[Collected data]
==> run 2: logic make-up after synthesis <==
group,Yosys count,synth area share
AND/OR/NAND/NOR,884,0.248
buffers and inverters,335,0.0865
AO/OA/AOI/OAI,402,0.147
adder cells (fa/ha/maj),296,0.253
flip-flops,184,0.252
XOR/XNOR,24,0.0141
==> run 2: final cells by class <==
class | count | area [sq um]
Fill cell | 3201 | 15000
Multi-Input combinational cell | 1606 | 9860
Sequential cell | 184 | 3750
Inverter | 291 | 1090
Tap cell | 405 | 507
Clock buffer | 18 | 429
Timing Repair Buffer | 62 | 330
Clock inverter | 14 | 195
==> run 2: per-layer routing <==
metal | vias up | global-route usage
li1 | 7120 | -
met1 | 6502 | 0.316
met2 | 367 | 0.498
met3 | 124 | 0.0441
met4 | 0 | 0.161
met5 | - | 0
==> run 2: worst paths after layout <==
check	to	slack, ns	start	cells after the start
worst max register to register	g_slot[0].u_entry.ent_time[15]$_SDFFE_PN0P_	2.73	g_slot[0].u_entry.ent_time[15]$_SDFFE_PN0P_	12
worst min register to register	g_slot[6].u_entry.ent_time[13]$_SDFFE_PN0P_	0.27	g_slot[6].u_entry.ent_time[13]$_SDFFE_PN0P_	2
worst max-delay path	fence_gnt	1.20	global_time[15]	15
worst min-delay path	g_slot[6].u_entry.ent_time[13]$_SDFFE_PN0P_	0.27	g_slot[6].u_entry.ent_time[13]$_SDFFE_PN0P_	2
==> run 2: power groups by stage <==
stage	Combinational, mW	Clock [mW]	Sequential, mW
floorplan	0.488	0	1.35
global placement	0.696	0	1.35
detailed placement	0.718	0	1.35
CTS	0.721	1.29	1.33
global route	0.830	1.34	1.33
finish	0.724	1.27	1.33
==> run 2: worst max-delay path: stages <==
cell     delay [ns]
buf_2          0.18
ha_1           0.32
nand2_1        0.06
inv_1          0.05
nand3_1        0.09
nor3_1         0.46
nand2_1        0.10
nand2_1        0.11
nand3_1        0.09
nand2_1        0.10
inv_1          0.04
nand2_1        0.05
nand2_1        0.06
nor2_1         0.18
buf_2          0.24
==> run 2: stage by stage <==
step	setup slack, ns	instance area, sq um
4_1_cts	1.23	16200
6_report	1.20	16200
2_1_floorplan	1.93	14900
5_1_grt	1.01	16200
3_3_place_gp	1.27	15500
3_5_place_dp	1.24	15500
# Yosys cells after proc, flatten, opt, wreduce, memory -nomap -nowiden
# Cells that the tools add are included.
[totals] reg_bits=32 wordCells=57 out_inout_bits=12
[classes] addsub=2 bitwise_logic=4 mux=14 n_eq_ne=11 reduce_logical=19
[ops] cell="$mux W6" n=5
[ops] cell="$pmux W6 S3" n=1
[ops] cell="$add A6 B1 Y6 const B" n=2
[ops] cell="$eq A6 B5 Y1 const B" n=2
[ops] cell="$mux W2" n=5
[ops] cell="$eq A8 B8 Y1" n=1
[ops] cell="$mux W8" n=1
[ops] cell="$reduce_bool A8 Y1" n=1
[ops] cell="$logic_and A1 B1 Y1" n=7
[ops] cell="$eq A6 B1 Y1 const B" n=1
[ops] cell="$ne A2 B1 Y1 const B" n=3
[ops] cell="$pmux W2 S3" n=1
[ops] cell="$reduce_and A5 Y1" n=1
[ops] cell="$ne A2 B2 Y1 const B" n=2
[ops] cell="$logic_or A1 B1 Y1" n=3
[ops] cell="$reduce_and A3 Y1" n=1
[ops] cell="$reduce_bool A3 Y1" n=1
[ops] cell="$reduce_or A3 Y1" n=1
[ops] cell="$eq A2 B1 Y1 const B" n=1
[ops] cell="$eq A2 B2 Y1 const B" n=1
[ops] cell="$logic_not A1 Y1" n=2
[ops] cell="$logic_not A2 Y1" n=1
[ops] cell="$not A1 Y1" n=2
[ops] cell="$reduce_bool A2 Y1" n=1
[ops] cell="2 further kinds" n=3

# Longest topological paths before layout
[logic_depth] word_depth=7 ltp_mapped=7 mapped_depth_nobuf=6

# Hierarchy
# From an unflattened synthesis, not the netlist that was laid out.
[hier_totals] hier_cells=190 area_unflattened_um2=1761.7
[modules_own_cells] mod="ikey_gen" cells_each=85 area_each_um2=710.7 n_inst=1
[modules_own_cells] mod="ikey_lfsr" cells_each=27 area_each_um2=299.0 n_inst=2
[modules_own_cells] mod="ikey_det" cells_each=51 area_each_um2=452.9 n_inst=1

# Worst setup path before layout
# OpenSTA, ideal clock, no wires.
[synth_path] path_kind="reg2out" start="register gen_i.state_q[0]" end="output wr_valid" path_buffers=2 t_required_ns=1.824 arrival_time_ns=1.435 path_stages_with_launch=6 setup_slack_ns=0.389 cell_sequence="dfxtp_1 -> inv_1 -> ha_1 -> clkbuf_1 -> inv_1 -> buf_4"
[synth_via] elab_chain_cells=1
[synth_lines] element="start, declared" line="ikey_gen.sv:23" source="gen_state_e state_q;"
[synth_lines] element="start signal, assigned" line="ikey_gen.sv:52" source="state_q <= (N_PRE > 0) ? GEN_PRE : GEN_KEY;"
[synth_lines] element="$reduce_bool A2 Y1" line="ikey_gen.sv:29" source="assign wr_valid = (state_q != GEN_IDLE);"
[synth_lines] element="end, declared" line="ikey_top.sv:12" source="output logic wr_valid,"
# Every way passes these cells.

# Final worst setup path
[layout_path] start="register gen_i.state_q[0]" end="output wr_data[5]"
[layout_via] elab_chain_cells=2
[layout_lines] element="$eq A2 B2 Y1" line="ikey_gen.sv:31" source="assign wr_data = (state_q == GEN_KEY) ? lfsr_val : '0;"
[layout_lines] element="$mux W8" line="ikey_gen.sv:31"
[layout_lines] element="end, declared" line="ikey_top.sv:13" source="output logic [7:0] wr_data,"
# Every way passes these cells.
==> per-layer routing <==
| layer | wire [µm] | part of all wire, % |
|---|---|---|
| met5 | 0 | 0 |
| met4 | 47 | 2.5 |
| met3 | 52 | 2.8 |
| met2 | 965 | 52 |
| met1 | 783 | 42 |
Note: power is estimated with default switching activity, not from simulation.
[src/rtl/gf2m_mont_pkg.sv]
package gf2m_mont_pkg;
  // Width of the step counter for a field of size m.
  function automatic int step_cnt_w(input int m);
    return (m < 2) ? 1 : $clog2(m + 1);
  endfunction
endpackage

[src/rtl/gf2m_mont_row.sv]
// One accumulate-and-divide row: s = acc + a_bit*b + d*f (with x^M term), next = s / x.
module gf2m_mont_row #(
  parameter int M = 8
) (
  input  logic [M-1:0] acc,
  input  logic [M-1:0] b_op,
  input  logic [M-1:0] f_op,
  input  logic         a_bit,
  input  logic         d_bit,
  output logic [M-1:0] acc_next,
  output logic         sum_lsb
);
  logic [M:0] sum;

  generate
    for (genvar j = 0; j < M; j++) begin : g_cell
      assign sum[j] = acc[j] ^ (a_bit & b_op[j]) ^ (d_bit & f_op[j]);
    end
  endgenerate
  // Leading coefficient of f is always 1.
  assign sum[M]   = d_bit;
  assign acc_next = sum[M:1];
  assign sum_lsb  = sum[0];
endmodule

[src/rtl/gf2m_mont_lookahead.sv]
// Predicts the reduction bit of the next step from operand bits only,
// without waiting on the row output.
module gf2m_mont_lookahead (
  input  logic acc_b1,
  input  logic b_b0,
  input  logic b_b1,
  input  logic f_b1,
  input  logic a_bit,
  input  logic a_next,
  input  logic d_bit,
  output logic d_next
);
  assign d_next = (a_next & b_b0) ^ acc_b1 ^ (a_bit & b_b1) ^ (d_bit & f_b1);
endmodule

[src/rtl/gf2m_mont_ctrl.sv]
module gf2m_mont_ctrl
  import gf2m_mont_pkg::*;
#(
  parameter int M = 8
) (
  input  logic clk,
  input  logic rst_n,
  input  logic start,
  output logic load,
  output logic busy,
  output logic done
);
  localparam int CW = step_cnt_w(M);
  localparam logic [CW-1:0] LAST = CW'(M - 1);

  logic [CW-1:0] cnt;

  assign load = start & ~busy;

  always_ff @(posedge clk or negedge rst_n) begin
    if (!rst_n) begin
      cnt  <= '0;
      busy <= 1'b0;
      done <= 1'b0;
    end else begin
      done <= 1'b0;
      if (load) begin
        cnt  <= '0;
        busy <= 1'b1;
      end else if (busy) begin
        cnt <= cnt + 1'b1;
        if (cnt == LAST) begin
          busy <= 1'b0;
          done <= 1'b1;
        end
      end
    end
  end

  assert_done_pulse_R4: assert property (@(posedge clk) disable iff (!rst_n)
    done |=> !done);
  assert_done_on_finish_R3: assert property (@(posedge clk) disable iff (!rst_n)
    $fell(busy) |-> done);
  assert_no_done_while_busy_R3: assert property (@(posedge clk) disable iff (!rst_n)
    !(busy && done));
endmodule

[src/rtl/gf2m_mont_mul.sv]
module gf2m_mont_mul #(
  parameter int M = 8
) (
  input  logic         clk,
  input  logic         rst_n,
  input  logic         start,
  input  logic [M-1:0] a_in,
  input  logic [M-1:0] b_in,
  input  logic [M-1:0] f_in,
  output logic         busy,
  output logic         done,
  output logic [M-1:0] c_out
);
  logic         load;
  logic [M-1:0] a_sr, b_q, f_q, acc, acc_next;
  logic         d_q, d_next, sum_lsb;

  gf2m_mont_ctrl #(.M(M)) u_ctrl (
    .clk(clk), .rst_n(rst_n), .start(start),
    .load(load), .busy(busy), .done(done)
  );

  gf2m_mont_row #(.M(M)) u_row (
    .acc(acc), .b_op(b_q), .f_op(f_q), .a_bit(a_sr[0]), .d_bit(d_q),
    .acc_next(acc_next), .sum_lsb(sum_lsb)
  );

  gf2m_mont_lookahead u_look (
    .acc_b1(acc[1]), .b_b0(b_q[0]), .b_b1(b_q[1]), .f_b1(f_q[1]),
    .a_bit(a_sr[0]), .a_next(a_sr[1]), .d_bit(d_q), .d_next(d_next)
  );

  always_ff @(posedge clk or negedge rst_n) begin
    if (!rst_n) begin
      a_sr <= '0;
      b_q  <= '0;
      f_q  <= '0;
      acc  <= '0;
      d_q  <= 1'b0;
    end else if (load) begin
      a_sr <= a_in;
      b_q  <= b_in;
      f_q  <= {f_in[M-1:1], f_in[0] | 1'b1};  // constant term forced to 1
      acc  <= '0;
      d_q  <= a_in[0] & b_in[0];
    end else if (busy) begin
      a_sr <= a_sr >> 1;
      acc  <= acc_next;
      d_q  <= d_next;
    end
  end

  assign c_out = acc;

  assert_exact_shift_R9: assert property (@(posedge clk) disable iff (!rst_n)
    busy |-> !sum_lsb);
  assert_operands_frozen_R6: assert property (@(posedge clk) disable iff (!rst_n)
    busy |=> ($stable(b_q) && $stable(f_q)));
  assert_const_term_R2: assert property (@(posedge clk) disable iff (!rst_n)
    busy |-> f_q[0]);
  assert_start_ignored_R5: assert property (@(posedge clk) disable iff (!rst_n)
    (busy && start) |=> (busy || done));
  assert_hold_result_R7: assert property (@(posedge clk) disable iff (!rst_n)
    (!busy && !start) |=> $stable(c_out));
endmodule

[config.mk]
export PLATFORM = sky130hd
export DESIGN_NAME = gf2m_mont_mul
export DESIGN_NICKNAME = d
export VERILOG_FILES = /design/src/rtl/gf2m_mont_pkg.sv /design/src/rtl/gf2m_mont_row.sv /design/src/rtl/gf2m_mont_lookahead.sv /design/src/rtl/gf2m_mont_ctrl.sv /design/src/rtl/gf2m_mont_mul.sv
export SDC_FILE = /design/constraint.sdc
export NUM_CORES = 1
export LEC_CHECK = 0
export ABC_CLOCK_PERIOD_IN_PS = 2830
export BUFFER_PORTS_ARGS = -buffer_cell sky130_fd_sc_hd__clkbuf_2
export CAP_MARGIN = 10
export CORE_UTILIZATION = 61
export CTS_BUF_LIST = sky130_fd_sc_hd__clkbuf_4
export DETAILED_ROUTE_END_ITERATION = 10
export PLACE_DENSITY = 0.87
export SLEW_MARGIN = 25
export SYNTH_ARGS = -nofsm -noshare
export SYNTH_HDL_FRONTEND = slang
export SYNTH_SLANG_ARGS = --single-unit
export TNS_END_PERCENT = 5
[constraint.sdc]
create_clock -name clk -period 2.83 [get_ports clk]
set_input_delay 0.283 -clock clk [delete_from_list [all_inputs] [get_ports clk]]
set_output_delay 0.283 -clock clk [all_outputs]
set_load 0.01 [all_outputs]
==> PnR_summary.wiki, run 1 <==
{| class="wikitable"
! Metric !! Value
|-
| Outcome || finished, violations left
|-
| Failing checks || DRC
|-
| Antenna violations before repair || 0
|-
| Total power after layout || 2.37 mW
|-
| Number of vias per cell || 5.68
|-
| P per Cell Area || 1170 nW/um^2
|-
| CTS tree || yes
|-
| Peak supply drop || 0.594 mV
|-
| Worst-path clk slew || 110 ps
|-
| Headroom to the max-slew limit || 38.2%
|-
| Arrival time of data at the critical path endpoint || 1290 ps
|-
| Post-synth EDFFs || 0
|-
| Most numerous cell in the Yosys netlist || dfrtp_1
|-
| Number of hold-slack violations in the final timing report || 0
|-
| Final weighted congestion in routability-driven placement || 0.691
|-
| Core Box Area || 2810 sq um
|-
| CTS H-Tree Depth || 2
|-
| Number of gates given a new drive strength after cts || 0
|-
| Worst hold path class || in2async
|-
| Total clock buffers created by CTS || 5
|-
| Share of layout cells above drive strength 1 || 32.6%
|-
| Final critical-path share of the clock period || 55.5%
|-
| Vias || 1205
|-
| Maximum buffer depth of the clock tree || 2
|-
| Overall global routing resource usage || 24.1%
|-
| Total area of sequential cells || 951 sq um
|-
| Data required time at the worst endpoint || 2550 ps
|-
| Overall overflow remaining after global route || 0
|-
| Number of placement rows || 19
|-
| Dominant register cell in the synthesized netlist || dfrtp_1
|-
| Final WS setup || 1260 ps
|-
| Final routed wire length divided by cell count || 15.7 microns
|-
| Vias in the first global route || 1293
|-
| Area of the die || 3220 sq um
|-
| Clock latency on the worst-skew pair || 340 ps
|-
| Root buffer selected by CTS || clkbuf_4
|-
| Type of the worst setup path || reg2out
|-
| Post-CTS Setup Bufs || 0
|-
| WL final || 3330 microns
|-
| Effective utilization at floorplan || 65.2%
|-
| Fin crit period || 1570 ps
|-
| Setup repair after global routing missed its margin || no
|-
| Final worst clock skew || 5.75 ps
|-
| Synth area leader || dfrtp_1
|-
| Instance area at placement || 1960 sq um
|-
| Number of diodes added for antenna fixing || 0
|-
| Maximum Capacitance Violations || 0
|-
| Crit. End Element || output port
|-
| Leading post-synthesis cells by cell area || dfrtp_1 (52%), mux2_4 (8.2%), xnor2_1 (7.2%)
|-
| Asr flop ratio synth || 100%
|-
| Global-route wire length before repair || 5680 microns
|-
| Static leakage || 0.990 nW
|-
| CTS Sinks || 38
|-
| DPL Wire Length || 2280 microns
|-
| Horizontal extent of the die || 56.7 microns
|-
| Number of port buffers || 35
|-
| Fill cell count || 197
|-
| Layout overhead on the synthesized area || 11.0%
|-
| Critical path peak fanout || 39
|-
| Total iterations of the first detailed-routing run || 7
|-
| Setup TNS after final layout || 0 ps
|-
| Top post-synthesis cells by count || dfrtp_1 (38), nand2_1 (23), xnor2_1 (15)
|-
| Post-Place Setup Slack || 1020 ps
|-
| Final-report max-slew violation count || 0
|-
| Post-synthesis instance area || 1830 sq um
|-
| Slew at the pin closest to its max-slew limit || 927 ps
|-
| Total number of yosys warnings || 0
|-
| Max Freq || 637 MHz
|-
| Mean Syn Cell Area || 12.3 sq um
|-
| Cts-stage hold buffer count || 0
|-
| 1st-iter DRT viols || 34
|-
| Routed Antenna Nets || 0
|-
| Vertical die dimension || 56.7 microns
|-
| Post-route cell area || 2030 sq um
|-
| Endpoints failing setup || 0
|-
| Number of distinct library cells after synthesis || 24
|-
| Area of combinational cells with multiple inputs || 786 sq um
|-
| Share of synthesized area occupied by flip-flops and latches || 52.0%
|-
| Portion of synthesized cell area occupied by the leading cell type || 52.0%
|-
| Synth Register Bits || 38
|-
| Top-level port count || 37
|-
| Number of standard cells after synthesis || 149
|-
| Number of nets in the finished design || 209
|-
| Startpoint Class || register
|-
| Drc violations || 4
|-
| Maximum number of pins on one net before global-route repair || 40
|-
| Syn_nets || 177
|}
## flip-flops by register name (all words and copies together) (netlist names)
| name | cells |
|---|---|
| b_q | 8 |
| f_q | 7 |
| d_q | 1 |
| u_ctrl.done | 1 |
| c_out | 8 |
| u_ctrl.busy | 1 |
| u_ctrl.cnt | 4 |
| a_sr | 8 |
## final timing paths
path	startpoint	endpoint	slack, ps	depth (start not counted)
worst max register to register	u_ctrl.busy	f_q[4]	1420	2
max in group asynchronous	rst_n	c_out[1]	2190	1
min in group clk	b_in[1]	b_q[1]	170	2
worst min register to register	a_sr[5]	a_sr[4]	490	2
worst min-delay path	rst_n	c_out[2]	60	1
worst max-delay path	u_ctrl.busy	busy	1260	2
## cell type report
| cell class | instances | share of cell area (%) |
|---|---|---|
| flip-flops and latches | 38 | 46.9 |
| multi-input cells | 100 | 38.7 |
| repair buffers | 36 | 9.00 |
| well taps | 31 | 1.91 |
| clock buffers | 5 | 1.85 |
| clock inverters | 2 | 1.66 |
## through the flow
step	hold slack [ps]	instances	utilization, %
after floorplan	-12.6	149	-
after global placement	431	205	69.8
after detailed placement	456	205	69.8
after CTS	84.0	212	72.3
after global routing	108	212	72.3
final	63.5	212	72.3
## logic make-up (layout without fill, tap and decap cells)
| group | count (synthesis) | in the layout | synth area share [%] |
|---|---|---|---|
| adder cells (fa/ha/maj) | 1 | 1 | 0.684 |
| flip-flops | 38 | 38 | 52.0 |
| AND/OR/NAND/NOR | 37 | 37 | 10.1 |
| buffers and inverters | 11 | 43 | 5.00 |
| multiplexers | 24 | 24 | 16.3 |
| AO/OA/AOI/OAI | 20 | 20 | 7.32 |
| XOR/XNOR | 18 | 18 | 8.62 |
## where the power goes
part           internal, mW  switching, mW  total [mW]
clock                 0.179          0.169       0.347
sequential            0.804          0.207        1.01
combinational         0.565          0.444        1.01
## critical path, cell delays in order, from the launching register on
cell,delay (ps)
dfrtp_1,400
buf_4,350
clkbuf_2,200
## metal layers
layer	vias up	global-route usage [%]	wire length, microns	share of wire, %
li1	566	-	-	-
met5	-	0	0	0
met4	0	17.4	128	3.8
met3	15	5.76	136	4.1
met2	34	39.8	1670	50
met1	590	27.2	1400	42
## placed cells by master (no fill, tap or decap)
cell type,n
nor2_1,3
nor2b_1,1
ha_1,1
a22o_1,4
buf_4,1
nand3_1,1
bufinv_16,1
xnor2_1,15
o21ai_0,8
dfrtp_1,38
nor2b_4,1
nor3b_1,6
mux2_4,10
a21o_1,6
xor2_1,3
nand2b_1,1
clkinv_1,1
a311oi_1,1
nand2_1,23
clkbuf_4,5
and4b_1,1
mux2_2,6
clkbuf_2,35
mux2i_1,8
a21oi_1,1
Power figures use the tool's default switching activity.
==> run 2, diff against run 1 <==
Settings changed: ABC_CLOCK_PERIOD_IN_PS 2830 to 1330, CORE_UTILIZATION 61 to 51, PLACE_DENSITY 0.87 to 0.78.
Clock period 2.83 ns to 1.33 ns, I/O delays scaled along.
==> run 2 against run 1 <==
The flow now finishes without violations. Worst setup slack got worse by 1200 ps. Utilization is 8.7 points lower. First-iteration DRC count grew 32%. Largest power group is now combinational cells. Largest cell class unchanged. Global-route usage shrank 4.7 points. Register-to-register slack worse by 1400 ps. Combinational power up 120%. Sequential cell count unchanged. Routed wire length is 0.72% lower.
==> PnR_summary.wiki, run 2 (same netlist as run 1, synthesis figures left out) <==
{| class="wikitable"
! Metric !! Value
|-
| Outcome || complete, no violations
|-
| Global-route wire length before repair || 5120 microns
|-
| CTS H-Tree Depth || 2
|-
| Routed Antenna Nets || 0
|-
| CTS tree || yes
|-
| Max Freq || 785 MHz
|-
| Top-level port count || 37
|-
| Type of the worst setup path || reg2reg
|-
| P per Cell Area || 2300 nW/um^2
|-
| Overall overflow remaining after global route || 0
|-
| CTS Sinks || 38
|-
| Horizontal extent of the die || 61.9 microns
|-
| Setup repair after global routing missed its margin || no
|-
| Launch instance of the worst register-to-register path || a_sr[0]
|-
| Clock latency on the worst-skew pair || 350 ps
|-
| Effective utilization at floorplan || 53.9%
|-
| Layout overhead on the synthesized area || 18.0%
|-
| Routing usage on met2 || 30.0%
|-
| Critical path peak fanout || 8
|-
| Final critical-path share of the clock period || 95.8%
|-
| Maximum number of pins on one net before global-route repair || 40
|-
| Data required time at the worst endpoint || 1570 ps
|-
| Number of port buffers || 35
|-
| Commonest non-fill, non-tap cell in the layout || dfrtp_1
|-
| Number of cells traversed by the worst register-to-register path || 4
|-
| Routing layer with the top usage in global route || met2
|-
| Drc violations || 0
|-
| Crit. End Element || register
|-
| Core Box Area || 3390 sq um
|-
| Number of vias per cell || 5.08
|-
| Share of layout cells above drive strength 1 || 33.9%
|-
| Total clock buffers created by CTS || 5
|-
| Overall global routing resource usage || 19.4%
|-
| Number of nets in the finished design || 219
|-
| Root buffer selected by CTS || clkbuf_4
|-
| Arrival time of data at the critical path endpoint || 1520 ps
|-
| Antenna violations before repair || 0
|-
| Final weighted congestion in routability-driven placement || 0.755
|-
| Maximum Capacitance Violations || 0
|-
| Capture instance of the worst register-to-register path || c_out[0]
|-
| Area of the die || 3830 sq um
|-
| Worst-path clk slew || 120 ps
|-
| Number of diodes added for antenna fixing || 0
|-
| Fin crit period || 1270 ps
|-
| Peak supply drop || 1.09 mV
|-
| Critical path destination || c_out[0]
|-
| Met1 track utilization from global routing || 24.7%
|-
| Maximum buffer depth of the clock tree || 2
|-
| 1st-iter DRT viols || 45
|-
| Vias in the first global route || 1105
|-
| Internal reg-to-reg setup slack || 60 ps
|-
| Total power after layout || 4.95 mW
|-
| GRT met3 Usage || 6.21%
|-
| Final-report max-slew violation count || 0
|-
| First element of the critical path || a_sr[0]
|-
| Final routed wire length divided by cell count || 13.9 microns
|-
| Worst hold path class || in2reg
|-
| Vias || 1208
|-
| Headroom to the max-slew limit || 68.7%
|-
| Most frequent cells in the layout || dfrtp_1 (36), clkbuf_2 (34), nand2_1 (23), xnor2_1 (15), mux2_4 (10)
|-
| Startpoint Class || register
|-
| Final worst clock skew || 6.25 ps
|-
| DPL Wire Length || 2230 microns
|-
| Post-CTS Setup Bufs || 0
|-
| Number of hold-slack violations in the final timing report || 0
|-
| WL final || 3310 microns
|-
| Vertical die dimension || 61.9 microns
|-
| Setup TNS after final layout || 0 ps
|-
| Static leakage || 1.03 nW
|-
| Number of placement rows || 21
|-
| Endpoints failing setup || 0
|-
| Slew at the pin closest to its max-slew limit || 470 ps
|-
| Total iterations of the first detailed-routing run || 5
|}
## run 2: cell count changes in the layout (fill, tap and decap cells not counted), moves of 2 or more
cell,previous run,this run
dlygate4sd3_1,0,7
buf_12,0,2
dfrtp_1,38,36
dfrtp_2,0,2
## run 2: how the worst min path moves through the flow
stage / endpoint / startpoint / depth (start not counted)
3_5_place_dp: b_q[6] / rst_n / 2
4_1_cts: f_q[4] / f_in[4] / 2
3_3_place_gp: b_q[6] / rst_n / 2
5_1_grt: b_q[3] / b_in[3] / 2
6_report: f_q[2] / f_in[2] / 2
2_1_floorplan: a_sr[0] / rst_n / 0
## run 2: repair_timing
action,in CTS,in global routing
hold buffers,1,6
hold endpoints to repair,38,6
setup endpoints to repair,0,2
gates resized for setup,0,4
## run 2: worst max-delay path, stage by stage (launching register included)
cell,delay (ps)
dfrtp_1,520
nand2_1,110
xor2_1,180
xor2_1,180
a22o_1,180
## run 2: power by group
group	switching, mW	leakage, nW	internal, mW
clock network	0.383	0.0286	0.197
logic	0.919	0.539	1.30
registers	0.438	0.467	1.72
## run 2: cell type report
cell class / instances / area [sq um]
Clock buffer: 5 / 37.5
Clock inverter: 3 / 16.3
Fill cell: 274 / 1230
Multi-Input combinational cell: 100 / 786
Sequential cell: 38 / 953
Tap cell: 46 / 57.6
Timing Repair Buffer: 46 / 307
## run 2: per-layer routing
layer	wire length, microns	up-vias
met5	0	-
li1	-	587
met4	85	0
met1	1460	590
met3	100	9
met2	1660	22
## run 2: metrics by stage
stage / utilization, % / area, sq um / setup slack [ps] / instances / hold slack, ps
3_5_place_dp: 59.7 / 2020 / 83.3 / 223 / 206
2_1_floorplan: - / 1830 / 105 / 149 / -163
4_1_cts: 61.6 / 2090 / 3.21 / 232 / 3.58
3_3_place_gp: 59.7 / 2020 / 97.7 / 223 / 195
5_1_grt: 63.6 / 2160 / 9.95 / 238 / 1.18
6_report: 63.6 / 2160 / 55.8 / 238 / 15.0
==> run 3, diff against run 2 <==
Settings changed: BUFFER_PORTS_ARGS -buffer_cell sky130_fd_sc_hd__clkbuf_2 to -buffer_cell sky130_fd_sc_hd__buf_2, CORE_UTILIZATION 51 to 40, PLACE_DENSITY 0.78 to 0.69.
==> run 3 against run 2 <==
Non-clock buffer count is 3 lower. Hold slack better by 13 ps. Final cell count increased by 1.3%. Sequential cell count stayed put. Register-to-register slack improved by 40 ps. Clock power fell by 3.6%. First-iteration DRC count up 18%. Critical path depth shrank 2. Via count fell by 3.6%. Sequential power hardly changed. Critical path type is now reg2out. Largest power group is now sequential cells. Highest routed layer unchanged.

• [What this task involves]:
In the reply, include exactly the lines from the beginning of the entries above through the line holding "Tap cell | 405 | 507", and nothing besides.

• [Expected answer]:
==> run 2: logic make-up after synthesis <==
group,Yosys count,synth area share
AND/OR/NAND/NOR,884,0.248
buffers and inverters,335,0.0865
AO/OA/AOI/OAI,402,0.147
adder cells (fa/ha/maj),296,0.253
flip-flops,184,0.252
XOR/XNOR,24,0.0141
==> run 2: final cells by class <==
class | count | area [sq um]
Fill cell | 3201 | 15000
Multi-Input combinational cell | 1606 | 9860
Sequential cell | 184 | 3750
Inverter | 291 | 1090
Tap cell | 405 | 507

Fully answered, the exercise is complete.